In addition to selecting queues by name, as above, the `queue_selector`
option allows queue groups to be selected in a more general way using
the following components:

- Attributes that can be selected.
- Operators used to construct a query.

When `queue_selector` is set, all `queue_groups` must be in the queue
selector syntax.

### Available attributes

- [Introduced](https://gitlab.com/gitlab-com/gl-infra/scalability/-/issues/261) in GitLab 13.1, `tags`.

From the [list of all available
attributes](https://gitlab.com/gitlab-org/gitlab/-/blob/master/app/workers/all_queues.yml),
`queue_selector` allows selecting of queues by the following attributes:

- `feature_category` - the [GitLab feature
  category](https://about.gitlab.com/direction/maturity/#category-maturity) the
  queue belongs to. For example, the `merge` queue belongs to the
  `source_code_management` category.
- `has_external_dependencies` - whether or not the queue connects to external
  services. For example, all importers have this set to `true`.
- `urgency` - how important it is that this queue's jobs run
  quickly. Can be `high`, `low`, or `throttled`. For example, the
  `authorized_projects` queue is used to refresh user permissions, and
  is high urgency.
- `name` - the queue name. The other attributes are typically more useful as
  they are more general, but this is available in case a particular queue needs
  to be selected.
- `resource_boundary` - if the queue is bound by `cpu`, `memory`, or
  `unknown`. For example, the `project_export` queue is memory bound as it has
  to load data in memory before saving it for export.
- `tags` - short-lived annotations for queues. These are expected to frequently
  change from release to release, and may be removed entirely.
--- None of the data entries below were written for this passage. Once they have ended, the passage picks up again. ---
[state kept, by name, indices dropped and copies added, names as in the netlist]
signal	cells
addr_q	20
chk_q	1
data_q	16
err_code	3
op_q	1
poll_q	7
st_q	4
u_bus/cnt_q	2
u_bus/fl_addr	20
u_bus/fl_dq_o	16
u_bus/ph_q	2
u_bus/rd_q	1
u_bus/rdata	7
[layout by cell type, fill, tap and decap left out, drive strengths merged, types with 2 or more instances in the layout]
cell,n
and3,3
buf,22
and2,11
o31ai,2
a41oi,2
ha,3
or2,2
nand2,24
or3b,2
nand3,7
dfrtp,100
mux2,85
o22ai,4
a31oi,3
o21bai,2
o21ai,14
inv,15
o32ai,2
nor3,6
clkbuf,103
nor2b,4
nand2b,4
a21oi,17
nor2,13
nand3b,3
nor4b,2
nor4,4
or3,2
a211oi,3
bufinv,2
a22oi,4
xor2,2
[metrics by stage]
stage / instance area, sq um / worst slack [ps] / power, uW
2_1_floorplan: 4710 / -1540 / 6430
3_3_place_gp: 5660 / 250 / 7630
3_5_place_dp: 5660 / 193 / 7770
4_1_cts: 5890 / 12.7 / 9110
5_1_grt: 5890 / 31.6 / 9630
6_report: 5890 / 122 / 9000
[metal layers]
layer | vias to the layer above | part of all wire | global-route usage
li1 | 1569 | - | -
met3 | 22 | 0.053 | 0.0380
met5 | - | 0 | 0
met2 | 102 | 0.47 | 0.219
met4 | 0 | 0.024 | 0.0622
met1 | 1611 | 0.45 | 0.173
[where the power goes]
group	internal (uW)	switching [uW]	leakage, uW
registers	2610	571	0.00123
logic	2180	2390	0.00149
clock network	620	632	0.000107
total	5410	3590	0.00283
===== config.mk =====
export PLATFORM = sky130hd
export DESIGN_NAME = sq_status_top
export DESIGN_NICKNAME = d
export VERILOG_FILES = /design/src/rtl/sqs_pkg.sv /design/src/rtl/sqs_sync.sv /design/src/rtl/sqs_sticky.sv /design/src/rtl/sqs_ptr.sv /design/src/rtl/sq_status_top.sv
export SDC_FILE = /design/constraint.sdc
export NUM_CORES = 1
export LEC_CHECK = 0
export BUFFER_PORTS_ARGS = -buffer_cell sky130_fd_sc_hd__buf_4
export CORE_AREA = 2 2 39 41
export CTS_CLUSTER_DIAMETER = 150
export CTS_CLUSTER_SIZE = 30
export DETAILED_ROUTE_END_ITERATION = 10
export DIE_AREA = 0 0 41 43
export GPL_ROUTABILITY_DRIVEN = 0
export PLACE_DENSITY = 0.68
export SLEW_MARGIN = 30
export SYNTH_ARGS = -nofsm -noshare
export SYNTH_HDL_FRONTEND = slang
export SYNTH_HIERARCHICAL = 1
export SYNTH_SLANG_ARGS = --single-unit

===== constraint.sdc =====
create_clock -name clk -period 0.8 [get_ports clk]
set_clock_uncertainty 0.15 [all_clocks]
set_input_delay 0.04 -clock clk [delete_from_list [all_inputs] [get_ports clk]]
set_output_delay 0.04 -clock clk [all_outputs]
set_load 0.005 [all_outputs]

===== src/rtl/sqs_pkg.sv =====
package sqs_pkg;

    // Bit positions of the two flags in the status write data.
    localparam int unsigned MODF_BIT  = 0;
    localparam int unsigned HALTA_BIT = 1;
    localparam int unsigned STAT_W    = 2;

    // State of one sticky flag together with its read-arm bit.
    typedef struct packed {
        logic flag;
        logic armed;
    } sticky_t;

    // Registered state kept at the top level.
    typedef struct packed {
        logic irq;
    } top_state_t;

endpackage


===== src/rtl/sqs_sync.sv =====
module sqs_sync #(
    parameter int unsigned STAGES  = 2,
    parameter logic        RST_VAL = 1'b1
) (
    input  logic clk,
    input  logic rst_n,
    input  logic async_i,
    output logic sync_o
);

    generate
        if (STAGES == 0) begin : g_bypass
            assign sync_o = async_i;
        end else begin : g_chain
            logic [STAGES-1:0] chain_d, chain_q;

            always_comb begin
                chain_d = chain_q;
                chain_d[0] = async_i;
                for (int i = 1; i < int'(STAGES); i++) begin
                    chain_d[i] = chain_q[i-1];
                end
            end

            always_ff @(posedge clk) begin
                if (!rst_n) chain_q <= {STAGES{RST_VAL}};
                else        chain_q <= chain_d;
            end

            assign sync_o = chain_q[STAGES-1];
        end
    endgenerate

endmodule


===== src/rtl/sqs_sticky.sv =====
module sqs_sticky
    import sqs_pkg::*;
(
    input  logic clk,
    input  logic rst_n,
    input  logic set_i,
    input  logic rd_i,
    input  logic wr_i,
    input  logic wr_val_i,
    output logic flag_o
);

    sticky_t st_d, st_q;
    logic    clr_ok;

    always_comb begin
        st_d   = st_q;
        clr_ok = wr_i && !wr_val_i && st_q.armed;

        // Arm on a read that sees the flag high; any write disarms.
        if (wr_i)                  st_d.armed = 1'b0;
        else if (rd_i && st_q.flag) st_d.armed = 1'b1;

        // Setting outranks clearing.
        if (set_i)       st_d.flag = 1'b1;
        else if (clr_ok) st_d.flag = 1'b0;

        if (!st_d.flag) st_d.armed = 1'b0;
    end

    always_ff @(posedge clk) begin
        if (!rst_n) st_q <= '0;
        else        st_q <= st_d;
    end

    assign flag_o = st_q.flag;

endmodule


===== src/rtl/sqs_ptr.sv =====
module sqs_ptr #(
    parameter int unsigned PTR_W = 5
) (
    input  logic             clk,
    input  logic             rst_n,
    input  logic             load_i,
    input  logic [PTR_W-1:0] idx_i,
    output logic [PTR_W-1:0] ptr_o
);

    logic [PTR_W-1:0] ptr_d, ptr_q;

    always_comb begin
        ptr_d = ptr_q;
        if (load_i) ptr_d = idx_i;
    end

    always_ff @(posedge clk) begin
        if (!rst_n) ptr_q <= '0;
        else        ptr_q <= ptr_d;
    end

    assign ptr_o = ptr_q;

endmodule


===== src/rtl/sq_status_top.sv =====
module sq_status_top
    import sqs_pkg::*;
#(
    parameter int unsigned PTR_W       = 5,
    parameter int unsigned SYNC_STAGES = 2
) (
    input  logic              clk,
    input  logic              rst_n,
    input  logic              master_en,
    input  logic              ss_in_n,
    input  logic              halt_req,
    input  logic              frz_in,
    input  logic              frz_en,
    input  logic              halt_irq_en,
    input  logic              cmd_active,
    input  logic              cmd_done,
    input  logic [PTR_W-1:0]  cmd_idx,
    input  logic              stat_rd,
    input  logic              stat_wr,
    input  logic [STAT_W-1:0] stat_wdata,
    output logic              mode_fault,
    output logic              halt_ack,
    output logic              halt_irq,
    output logic [PTR_W-1:0]  done_ptr
);

    localparam int unsigned NFLAG = STAT_W;

    logic             ss_sync_n;
    logic [NFLAG-1:0] flag_set;
    logic [NFLAG-1:0] flag_q;
    logic             halt_cond;
    logic             at_boundary;
    top_state_t       st_d, st_q;

    sqs_sync #(
        .STAGES  (SYNC_STAGES),
        .RST_VAL (1'b1)
    ) u_ss_sync (
        .clk     (clk),
        .rst_n   (rst_n),
        .async_i (ss_in_n),
        .sync_o  (ss_sync_n)
    );

    always_comb begin
        halt_cond   = halt_req || (frz_in && frz_en);
        at_boundary = !cmd_active || cmd_done;
        flag_set            = '0;
        flag_set[MODF_BIT]  = master_en && !ss_sync_n;
        flag_set[HALTA_BIT] = halt_cond && at_boundary;
    end

    generate
        for (genvar g = 0; g < int'(NFLAG); g++) begin : g_flag
            sqs_sticky u_flag (
                .clk      (clk),
                .rst_n    (rst_n),
                .set_i    (flag_set[g]),
                .rd_i     (stat_rd),
                .wr_i     (stat_wr),
                .wr_val_i (stat_wdata[g]),
                .flag_o   (flag_q[g])
            );
        end
    endgenerate

    sqs_ptr #(
        .PTR_W (PTR_W)
    ) u_ptr (
        .clk    (clk),
        .rst_n  (rst_n),
        .load_i (cmd_done),
        .idx_i  (cmd_idx),
        .ptr_o  (done_ptr)
    );

    always_comb begin
        st_d     = st_q;
        st_d.irq = halt_irq_en && flag_q[HALTA_BIT];
    end

    always_ff @(posedge clk) begin
        if (!rst_n) st_q <= '0;
        else        st_q <= st_d;
    end

    assign mode_fault = flag_q[MODF_BIT];
    assign halt_ack   = flag_q[HALTA_BIT];
    assign halt_irq   = st_q.irq;

endmodule


==> results.json <==
{
  "synth_cell_types": 13,
  "maxCapViolations": 0,
  "place_hpwl_um": 710,
  "ctsHoldBuffers": 1,
  "dieArea_mm2": 0.00176,
  "num_antenna_cells": 0,
  "cts-root-buf": "clkbuf_4",
  "cts-htree-levels": 1,
  "tritoncts": "built",
  "ys_warn_count": 6,
  "violations": "hold timing, setup timing",
  "port_buffers": 26,
  "ir_worst_vdd_mv": 0.693,
  "cp-end-kind": "primary output",
  "worst_slack_ns": -0.195,
  "fin_crit_ns": 0.995,
  "min_path_type": "in2reg",
  "tightest_slew_ns": 0.140,
  "num_rows": 14,
  "use_met2_pct": 22.2,
  "top_usage_layer": "met2",
  "ant_nets": 0,
  "hold_depth": 2,
  "synth_cells": 40,
  "final_nets": 93,
  "grt_pass1_wl_um": 1510,
  "outcome": "complete, but fails checks",
  "p_leak_nw": 0.372,
  "startpoint_type": "register",
  "grtUsageTotal_pct": 13.4,
  "clk_latency_ns": 0.27,
  "globalRouteMet1Util_pct": 12.4,
  "period_share_pct": 124,
  "fin_cells": 89,
  "wl_per_cell_um": 10.7,
  "synthesis.area_um2": 442,
  "core_region_area_mm2": 0.00138,
  "hold_viol_final": 12,
  "hp-start": "stat_wr",
  "syn_to_final_growth_pct": 83.6,
  "drcViolationCount": 0,
  "cts_buffers": 3,
  "drtIter0Drc": 0,
  "power_density_mw_per_mm2": 1670,
  "overflow": 0,
  "vias_per_cell": 4.57,
  "boundaryPins": 27,
  "postSynthNetCount": 59,
  "rsz0062_at_grt": "yes",
  "cts.sinks": 12,
  "rr_startpoint": "u_ss_sync/g_chain.chain_q[1]$_SDFF_PN1_",
  "drt_pass1_iterations": 1,
  "synth_area_per_cell_um2": 11.0,
  "route.vias.total": 407,
  "grt_pass1_vias": 419,
  "required_ns": 0.61,
  "arrival_ns": 0.80,
  "startpoint": "g_flag[0].u_flag/flag_o$_SDFF_PN0_",
  "path_max_fanout": 2,
  "dp_cells": 83,
  "worst_hold_slack_ns": -0.198,
  "layout-drive-gt1-share_pct": 69.9,
  "yosysSeqAreaShare_pct": 54.4,
  "clkSlewWorstSetupHoldPaths_ns": 0.08,
  "critical_path_class": "reg2out",
  "max_clock_freq_mhz": 1010,
  "reg2reg_depth": 3,
  "start_util_pct": 31.9,
  "clockBufferDepth": 2,
  "pre_cts_ws_ns": -0.0949,
  "max_slew_margin_pct": 90.4,
  "grt_max_degree": 11,
  "drt_wl_total_um": 953,
  "fill_cells": 133,
  "finalMaxSlewViolations": 0,
  "grt_util_met3_pct": 3.14,
  "finalSetupViolations": 12,
  "synth_seq_cells": 12,
  "die_w_um": 41,
  "fp.dieH_um": 43,
  "antenna_found_initial": 0
}
## worst paths after layout
kind	end	slack, ns
worst min register to register	u_ss_sync/g_chain.chain_q[1]$_SDFF_PN1_	0.25
worst max register to register	g_flag[0].u_flag/flag_o$_SDFF_PN0_	-0.14
worst max-delay path	mode_fault	-0.19
worst min-delay path	g_flag[1].u_flag/st_q[0]$_SDFFE_PP0P_	-0.20
## cell type report
class	count	area (um2)	share of cell area, %
multi-input cells	26	226	27.9
well taps	16	20.0	2.47
clock buffers	4	36.3	4.48
flip-flops and latches	12	254	31.3
repair buffers	30	270	33.3
inverters	1	3.75	0.463
## stage by stage
stage / cell area [um2] / util (%) / TNS, ns / power, mW
6_report: 811 / 58.6 / -1.10 / 1.35
5_1_grt: 811 / 58.6 / -1.50 / 1.42
4_1_cts: 787 / 56.9 / -1.16 / 1.35
3_5_place_dp: 673 / 48.6 / -0.263 / 0.843
3_3_place_gp: 673 / 48.6 / -0.231 / 0.838
2_1_floorplan: 442 / - / -0.0912 / 0.714
## cell usage after synthesis
cell	number	share of area [%]
a21oi_1	2	2.3
a21oi_2	2	4.0
and3_1	1	1.4
and4bb_1	2	5.7
buf_6	1	2.5
dfxtp_1	12	54
inv_1	1	0.85
mux2i_1	5	11
nand2b_1	2	2.8
nor2_1	2	1.7
nor2b_1	6	8.5
nor3_1	2	2.3
o21ai_0	2	2.3
## power by group
group	internal [mW]	total (mW)	switching (mW)
Sequential	0.630	0.652	0.0220
Combinational	0.153	0.224	0.0705
Clock	0.276	0.475	0.198
## critical path, stage by stage (launching register included)
cell and delay, ns:
dfxtp_2 0.33, buf_6 0.11, buf_6 0.10
## layout by cell type (no fill, tap or decap)
cell	instances
mux2i_1	5
buf_4	20
nor2_1	2
dfxtp_4	1
and4bb_1	2
o21ai_2	1
clkbuf_8	1
o21ai_4	1
clkbuf_4	3
inv_1	1
and3_1	1
dfxtp_2	8
dlygate4sd3_1	1
nor2b_1	5
buf_12	1
a21oi_2	4
nand2b_1	2
nor2b_4	1
dfxtp_1	3
buf_6	8
nor3_2	2
## logic make-up (layout without fill, tap and decap cells)
logic type             after synthesis  count (layout)  synth area share, %
DFF                                 12              12                 54.4
AOI/OAI and AO/OA                    6               6                 8.50
muxes                                5               5                 11.3
buffers and inverters                2              35                 3.40
and+or+nand+nor                     15              15                 22.4
## metal layers
layer | vias to the layer above | routed length (um)
li1 | 203 | -
met1 | 188 | 347
met2 | 14 | 535
met3 | 2 | 50
met4 | 0 | 19
met5 | - | 0
## state kept, by name (all words and copies together) (netlist names)
name / cells
g_flag.u_flag/st_q: 2
u_ptr/ptr_o: 5
halt_irq: 1
g_flag.u_flag/flag_o: 2
u_ss_sync/g_chain.chain_q: 2
## timing repair
action | in CTS | in global routing
gates resized for setup | 23 | 5
gates cloned | 0 | 0
setup buffers | 1 | 0
hold endpoints to repair | 12 | 12
pin swaps | 5 | 3
endpoints found under the setup margin | 12 | 15
Power figures use the tool's default switching activity.
**src/rtl/fci_pkg.sv**
```systemverilog
package fci_pkg;
  localparam logic [7:0] CMD_READ    = 8'hFF;
  localparam logic [7:0] CMD_STAT    = 8'h70;
  localparam logic [7:0] CMD_CLEAR   = 8'h50;
  localparam logic [7:0] CMD_PROG    = 8'h40;
  localparam logic [7:0] CMD_ERASE   = 8'h20;
  localparam logic [7:0] CMD_CONFIRM = 8'hD0;
  localparam logic [7:0] CMD_SUSP    = 8'hB0;

  typedef enum logic [2:0] {
    SQ_IDLE, SQ_PROG, SQ_ERASE, SQ_PSUSP, SQ_ESUSP, SQ_ESPROG
  } sq_state_e;

  typedef enum logic [1:0] {ARM_NONE, ARM_PROG, ARM_ERASE} arm_e;
endpackage

```
**src/rtl/fci_lock.sv**
```systemverilog
module fci_lock #(
  parameter int NUM_BLK  = 8,
  parameter bit BOOT_TOP = 1'b1,
  localparam int BLK_W   = $clog2(NUM_BLK)
) (
  input  logic [BLK_W-1:0] blk,
  input  logic             wp_lock,
  output logic             locked
);
  logic boot_blk;
  generate
    if (BOOT_TOP) begin : g_top
      assign boot_blk = (blk >= BLK_W'(NUM_BLK - 2));
    end else begin : g_bot
      assign boot_blk = (blk < BLK_W'(2));
    end
  endgenerate
  assign locked = wp_lock & boot_blk;
endmodule

```
**src/rtl/fci_array.sv**
```systemverilog
module fci_array #(
  parameter int ADDR_W = 7,
  parameter int OFFS_W = 4,
  parameter int DATA_W = 16,
  localparam int BLK_W = ADDR_W - OFFS_W,
  localparam int NW    = 1 << ADDR_W
) (
  input  logic              clk,
  input  logic              arm_n,
  input  logic              prog_en,
  input  logic [ADDR_W-1:0] prog_addr,
  input  logic [DATA_W-1:0] prog_data,
  input  logic              erase_en,
  input  logic [BLK_W-1:0]  erase_blk,
  input  logic [ADDR_W-1:0] rd_addr,
  output logic [DATA_W-1:0] rd_data
);
  logic [DATA_W-1:0] mem [NW];
  logic [DATA_W-1:0] cur_word;

  initial begin
    for (int i = 0; i < NW; i++) mem[i] = '1;
  end

  always_ff @(posedge clk) begin
    for (int i = 0; i < NW; i++) begin
      if (erase_en && BLK_W'(i >> OFFS_W) == erase_blk) mem[i] <= '1;
      else if (prog_en && ADDR_W'(i) == prog_addr) mem[i] <= mem[i] & prog_data;
    end
  end

  assign rd_data  = mem[rd_addr];
  assign cur_word = mem[prog_addr];

  // first word of an erased block reads all ones afterwards
  p_erase_ones_r5: assert property (@(posedge clk) disable iff (!arm_n)
    erase_en |=> mem[{$past(erase_blk), {OFFS_W{1'b0}}}] == '1);
  // a program only clears bits
  p_prog_and_r4: assert property (@(posedge clk) disable iff (!arm_n)
    prog_en |=> mem[$past(prog_addr)] == ($past(cur_word) & $past(prog_data)));
  p_no_overlap_r5: assert property (@(posedge clk) disable iff (!arm_n)
    !(prog_en && erase_en));
endmodule

```
**src/rtl/fci_seq.sv**
```systemverilog
module fci_seq
  import fci_pkg::*;
#(
  parameter int ADDR_W    = 7,
  parameter int OFFS_W    = 4,
  parameter int DATA_W    = 16,
  parameter int PROG_CYC  = 4,
  parameter int ERASE_CYC = 20,
  localparam int BLK_W    = ADDR_W - OFFS_W,
  localparam int MAXC     = (ERASE_CYC > PROG_CYC) ? ERASE_CYC : PROG_CYC,
  localparam int CW       = $clog2(MAXC + 1)
) (
  input  logic              clk,
  input  logic              rst_n,
  input  logic              start_prog,
  input  logic              start_erase,
  input  logic              suspend,
  input  logic              resume,
  input  logic [ADDR_W-1:0] addr_i,
  input  logic [DATA_W-1:0] data_i,
  output logic              busy,
  output logic              prog_susp,
  output logic              erase_susp,
  output logic              prog_done,
  output logic              erase_done,
  output logic [ADDR_W-1:0] prog_addr,
  output logic [DATA_W-1:0] prog_data,
  output logic [BLK_W-1:0]  erase_blk
);
  sq_state_e st;
  logic [CW-1:0] p_cnt, e_cnt;

  always_ff @(posedge clk or negedge rst_n) begin
    if (!rst_n) begin
      st <= SQ_IDLE; p_cnt <= '0; e_cnt <= '0;
      prog_addr <= '0; prog_data <= '0; erase_blk <= '0;
    end else begin
      case (st)
        SQ_IDLE: begin
          if (start_prog) begin
            st <= SQ_PROG; p_cnt <= CW'(PROG_CYC - 1);
            prog_addr <= addr_i; prog_data <= data_i;
          end else if (start_erase) begin
            st <= SQ_ERASE; e_cnt <= CW'(ERASE_CYC - 1);
            erase_blk <= addr_i[ADDR_W-1:OFFS_W];
          end
        end
        SQ_PROG: begin
          if (p_cnt == '0) st <= SQ_IDLE;
          else if (suspend) st <= SQ_PSUSP;
          else p_cnt <= p_cnt - 1'b1;
        end
        SQ_ERASE: begin
          if (e_cnt == '0) st <= SQ_IDLE;
          else if (suspend) st <= SQ_ESUSP;
          else e_cnt <= e_cnt - 1'b1;
        end
        SQ_PSUSP: if (resume) st <= SQ_PROG;
        SQ_ESUSP: begin
          if (start_prog) begin
            st <= SQ_ESPROG; p_cnt <= CW'(PROG_CYC - 1);
            prog_addr <= addr_i; prog_data <= data_i;
          end else if (resume) st <= SQ_ERASE;
        end
        SQ_ESPROG: begin
          if (p_cnt == '0) st <= SQ_ESUSP;
          else p_cnt <= p_cnt - 1'b1;
        end
        default: st <= SQ_IDLE;
      endcase
    end
  end

  assign busy       = (st == SQ_PROG) || (st == SQ_ERASE) || (st == SQ_ESPROG);
  assign prog_susp  = (st == SQ_PSUSP);
  assign erase_susp = (st == SQ_ESUSP) || (st == SQ_ESPROG);
  assign prog_done  = ((st == SQ_PROG) || (st == SQ_ESPROG)) && (p_cnt == '0);
  assign erase_done = (st == SQ_ERASE) && (e_cnt == '0);

  // program and erase suspension never coexist
  p_susp_excl_r7: assert property (@(posedge clk) disable iff (!rst_n)
    !(prog_susp && erase_susp));
  // a suspended program keeps its remaining count until resumed
  p_psusp_hold_r7: assert property (@(posedge clk) disable iff (!rst_n)
    (prog_susp && !resume) |=> (prog_susp && $stable(p_cnt)));
  // resuming a suspended erase makes the sequencer busy again
  p_eresume_r8: assert property (@(posedge clk) disable iff (!rst_n)
    (st == SQ_ESUSP && resume && !start_prog) |=> (busy && !erase_susp));
  // completion leaves the sequencer not busy unless an erase is suspended
  p_done_idle_r4: assert property (@(posedge clk) disable iff (!rst_n)
    (st == SQ_PROG && prog_done) |=> !busy);
endmodule

```
**src/rtl/flash_cmd_seq.sv**
```systemverilog
module flash_cmd_seq
  import fci_pkg::*;
#(
  parameter int NUM_BLK   = 8,
  parameter int BLK_WORDS = 16,
  parameter int PROG_CYC  = 4,
  parameter int ERASE_CYC = 20,
  parameter int WARM_CYC  = 5,
  parameter bit BOOT_TOP  = 1'b1,
  localparam int OFFS_W   = $clog2(BLK_WORDS),
  localparam int BLK_W    = $clog2(NUM_BLK),
  localparam int ADDR_W   = OFFS_W + BLK_W
) (
  input  logic              clk,
  input  logic              pwr_n,
  input  logic              wp_lock,
  input  logic              bus_valid,
  output logic              bus_ready,
  input  logic              bus_we,
  input  logic [ADDR_W-1:0] bus_addr,
  input  logic [15:0]       bus_wdata,
  output logic              rsp_valid,
  output logic [15:0]       rsp_data
);
  localparam int WW = $clog2(WARM_CYC + 1);

  logic [WW-1:0] warm;
  logic wr, rd, blk_locked;
  logic [7:0] cmd;
  logic [BLK_W-1:0] blk;
  arm_e armed;
  logic mode_stat;
  logic lock_q, pfail_q, efail_q, seq_q;
  logic start_prog, start_erase, sq_susp, sq_resume, clr;
  logic lock_set, pfail_set, efail_set, seq_set;
  logic sq_busy, psusp, esusp, pdone, edone;
  logic [ADDR_W-1:0] pa;
  logic [15:0] pd, arr_rd, status;
  logic [BLK_W-1:0] eblk;

  always_ff @(posedge clk or negedge pwr_n) begin
    if (!pwr_n) warm <= WW'(WARM_CYC);
    else if (warm != '0) warm <= warm - 1'b1;
  end
  assign bus_ready = (warm == '0);

  assign wr  = bus_valid & bus_ready & bus_we;
  assign rd  = bus_valid & bus_ready & ~bus_we;
  assign cmd = bus_wdata[7:0];
  assign blk = bus_addr[ADDR_W-1:OFFS_W];

  fci_lock #(.NUM_BLK(NUM_BLK), .BOOT_TOP(BOOT_TOP)) i_lock (
    .blk(blk), .wp_lock(wp_lock), .locked(blk_locked));

  always_comb begin
    start_prog = 1'b0; start_erase = 1'b0; sq_susp = 1'b0; sq_resume = 1'b0;
    clr = 1'b0; lock_set = 1'b0; pfail_set = 1'b0; efail_set = 1'b0; seq_set = 1'b0;
    if (wr) begin
      if (sq_busy) begin
        sq_susp = (cmd == CMD_SUSP);
      end else begin
        case (armed)
          ARM_PROG: begin
            if (psusp) seq_set = 1'b1;
            else if (blk_locked) begin lock_set = 1'b1; pfail_set = 1'b1; end
            else if (esusp && blk == eblk) pfail_set = 1'b1;
            else start_prog = 1'b1;
          end
          ARM_ERASE: begin
            if (cmd != CMD_CONFIRM || psusp || esusp) seq_set = 1'b1;
            else if (blk_locked) begin lock_set = 1'b1; efail_set = 1'b1; end
            else start_erase = 1'b1;
          end
          default: begin
            case (cmd)
              CMD_CLEAR:   clr = 1'b1;
              CMD_CONFIRM: sq_resume = psusp | esusp;
              CMD_READ, CMD_STAT, CMD_PROG, CMD_ERASE, CMD_SUSP: ;
              default:     seq_set = 1'b1;
            endcase
          end
        endcase
      end
    end
  end

  always_ff @(posedge clk or negedge pwr_n) begin
    if (!pwr_n) begin
      armed <= ARM_NONE; mode_stat <= 1'b0;
      lock_q <= 1'b0; pfail_q <= 1'b0; efail_q <= 1'b0; seq_q <= 1'b0;
    end else begin
      if (wr && !sq_busy) begin
        if (armed != ARM_NONE) begin
          armed <= ARM_NONE;
          mode_stat <= !seq_set;
        end else begin
          case (cmd)
            CMD_READ:              mode_stat <= 1'b0;
            CMD_STAT, CMD_CONFIRM: mode_stat <= 1'b1;
            CMD_PROG:              armed <= ARM_PROG;
            CMD_ERASE:             armed <= ARM_ERASE;
            CMD_CLEAR, CMD_SUSP:   ;
            default:               mode_stat <= 1'b0;
          endcase
        end
      end
      lock_q  <= lock_set  | (lock_q  & ~clr);
      pfail_q <= pfail_set | (pfail_q & ~clr);
      efail_q <= efail_set | (efail_q & ~clr);
      seq_q   <= seq_set   | (seq_q   & ~clr);
    end
  end

  fci_seq #(.ADDR_W(ADDR_W), .OFFS_W(OFFS_W), .DATA_W(16),
            .PROG_CYC(PROG_CYC), .ERASE_CYC(ERASE_CYC)) i_seq (
    .clk(clk), .rst_n(pwr_n), .start_prog(start_prog), .start_erase(start_erase),
    .suspend(sq_susp), .resume(sq_resume), .addr_i(bus_addr), .data_i(bus_wdata),
    .busy(sq_busy), .prog_susp(psusp), .erase_susp(esusp), .prog_done(pdone),
    .erase_done(edone), .prog_addr(pa), .prog_data(pd), .erase_blk(eblk));

  fci_array #(.ADDR_W(ADDR_W), .OFFS_W(OFFS_W), .DATA_W(16)) i_array (
    .clk(clk), .arm_n(pwr_n), .prog_en(pdone), .prog_addr(pa), .prog_data(pd),
    .erase_en(edone), .erase_blk(eblk), .rd_addr(bus_addr), .rd_data(arr_rd));

  assign status = {8'h00, ~sq_busy, esusp, efail_q, pfail_q, seq_q, psusp, lock_q, 1'b0};

  always_ff @(posedge clk or negedge pwr_n) begin
    if (!pwr_n) begin
      rsp_valid <= 1'b0; rsp_data <= '0;
    end else begin
      rsp_valid <= rd;
      if (rd) rsp_data <= (mode_stat || sq_busy) ? status : arr_rd;
    end
  end

  // every accepted read is answered on the next cycle
  p_rsp_next_r3: assert property (@(posedge clk) disable iff (!pwr_n)
    rd |=> rsp_valid);
  // no response appears unless the bus was open
  p_warm_gate_r2: assert property (@(posedge clk) disable iff (!pwr_n)
    rsp_valid |-> $past(bus_ready));
  // a program refused by the lock never starts the sequencer
  p_lock_refuse_r9: assert property (@(posedge clk) disable iff (!pwr_n)
    (wr && !sq_busy && !psusp && !esusp && armed == ARM_PROG && blk_locked)
      |=> (!sq_busy && lock_q && pfail_q));
  // error flags persist until a clear command
  p_sticky_r11: assert property (@(posedge clk) disable iff (!pwr_n)
    (seq_q && !clr) |=> seq_q);
endmodule

```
`has_external_dependencies` is a boolean attribute: only the exact
string `true` is considered true, and everything else is considered
false.

`tags` is a set, which means that `=` checks for intersecting sets, and
`!=` checks for disjoint sets. For example, `tags=a,b` selects queues
that have tags `a`, `b`, or both. `tags!=a,b` selects queues that have
neither of those tags.

### Available operators

`queue_selector` supports the following operators, listed from highest
to lowest precedence:

- `|` - the logical OR operator. For example, `query_a|query_b` (where `query_a`
  and `query_b` are queries made up of the other operators here) will include
  queues that match either query.
- `&` - the logical AND operator. For example, `query_a&query_b` (where
  `query_a` and `query_b` are queries made up of the other operators here) will
  only include queues that match both queries.
- `!=` - the NOT IN operator. For example, `feature_category!=issue_tracking`
  excludes all queues from the `issue_tracking` feature category.
- `=` - the IN operator. For example, `resource_boundary=cpu` includes all
  queues that are CPU bound.
- `,` - the concatenate set operator. For example,
  `feature_category=continuous_integration,pages` includes all queues from
  either the `continuous_integration` category or the `pages` category. This
  example is also possible using the OR operator, but allows greater brevity, as
  well as being lower precedence.

The operator precedence for this syntax is fixed: it's not possible to make AND
have higher precedence than OR.

[In GitLab 12.9](https://gitlab.com/gitlab-org/gitlab/-/merge_requests/26594) and
later, as with the standard queue group syntax above, a single `*` as the
entire queue group selects all queues.

### Example queries

In `/etc/gitlab/gitlab.rb`:

```ruby
sidekiq['enable'] = true
sidekiq['queue_selector'] = true
sidekiq['queue_groups'] = [
  # Run all non-CPU-bound queues that are high urgency
  'resource_boundary!=cpu&urgency=high',
  # Run all continuous integration and pages queues that are not high urgency
  'feature_category=continuous_integration,pages&urgency!=high',
  # Run all queues
  '*'
]
```

### Disable Sidekiq cluster

CAUTION: **Warning:**
Sidekiq cluster is [scheduled](https://gitlab.com/gitlab-com/gl-infra/scalability/-/issues/240)
to be the only way to start Sidekiq in GitLab 14.0.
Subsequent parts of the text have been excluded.